During the period of upheaval, some rather heated discussions took place which lead some people to describe the Monty-Musing IRC channel as Monty Python’s F-ing Circus. A small troupe of British comedians adopted a sanitized version of this name, and based their comedy act on short plays with nonsensical dialogues, no doubt inspired by the Monty-Musings IRC channel discussions. To this day, the Monty Python’s Flying Circus has essentially disappeared save for a tiny cult following, unlike the ubiquitous Monty programming language.

# Historical note 3. Monty programs are easily recognized by their “.my” extension. Monty enthusiasts, aka Montinistas, have been known to name packages meant to be shared widely with a name also starting with “my”, enjoying the apparent contradiction of having something named “My…” and meant to be shared with all.  For example, one of the best known of such packages is Mygame, the famous gaming framework; another one is Mycroft (https://github.com/MycroftAI), an open source artificial intelligence package.  It has been rumoured that Mynecraft’s name has been inspired by Monty’s tradition. Thus, it is understandable that Montinistas, from both sides of the Classic vs New debate, jointly became upset when Mypy (http://mypy-lang.org/) became public as it was seen clearly to be an attempt to do something perceived as going against the spirit of Monty and with a clear indication that it was not meant to be used except by a small elite group -- this, even though its name started with “My”. Eventually, a united front against Mypy, seen as a common enemy, contributed to the now near-unanimous adoption of New Monty as the true successor to the original Monty Python Programming Language.

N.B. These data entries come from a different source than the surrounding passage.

<file path="config.mk">
export PLATFORM = sky130hd
export DESIGN_NAME = ls_addr_gen
export DESIGN_NICKNAME = d
export VERILOG_FILES = /design/src/rtl/lsag_pkg.sv /design/src/rtl/lsag_endian_latch.sv /design/src/rtl/lsag_index_unit.sv /design/src/rtl/lsag_lane_steer.sv /design/src/rtl/ls_addr_gen.sv
export SDC_FILE = /design/constraint.sdc
export NUM_CORES = 1
export LEC_CHECK = 0
export BUFFER_PORTS_ARGS = -buffer_cell sky130_fd_sc_hd__buf_2
export CORE_ASPECT_RATIO = 0.75
export CORE_MARGIN = 4
export CORE_UTILIZATION = 35
export DETAILED_ROUTE_END_ITERATION = 8
export PLACE_DENSITY_LB_ADDON = 0.25
export SYNTH_ARGS = -nofsm -noshare
export SYNTH_HDL_FRONTEND = slang
export SYNTH_SLANG_ARGS = --single-unit
</file>
<file path="constraint.sdc">
create_clock -name clk -period 5.3 [get_ports clk]
set_input_delay 0.265 -clock clk [delete_from_list [all_inputs] [get_ports clk]]
set_output_delay 0.265 -clock clk [all_outputs]
set_load 0.02 [all_outputs]
</file>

The_Unusual_Syntax_Enthusiast: What about using an even simpler new notation and drop the square brackets
for x in lower .. upper

# Since this was clearly never going to be considered seriously, another very long and pointless side discussion ensued.

The_Grammarian: While the latest suggestion by The_Teacher is interesting, it does not conform to the established pattern which, in its simplest form starts with

for_stmt: 'for' looping_variable ...

whereas what is proposed does not follow. This could lead to some confusion and would require some non-trivial changes to the parser.

The_Unknown_Coder: What about something like this?

# According to the people we’ve been able to interview, The_Unknown_Coder had the unique habit of including screenshots of the code he ran, instead of using text like all other Montinistas. Since the Monty-Musing IRC Channels logs only preserved the text, we are unable to confirm that what we are presenting is faithfully accurate. We can only guess as to what code was submitted based from comments of other contributors and some minimal recollections from people we interviewed.  There is no evidence that The_Unknown_Coder made any positive contributions to Monty. However, during the discussion that we are documenting, The_Unknown_Coder did make several interventions which seemed to garner some interest from at least one respectable Montinista, even though there is little evidence that those musings had any influence on the final outcome.

The_Grammarian: What you are proposing would still require some difficult adjustments to the parser. It would be much better to use a new keyword instead of “in”, perhaps something like “between” or “over”.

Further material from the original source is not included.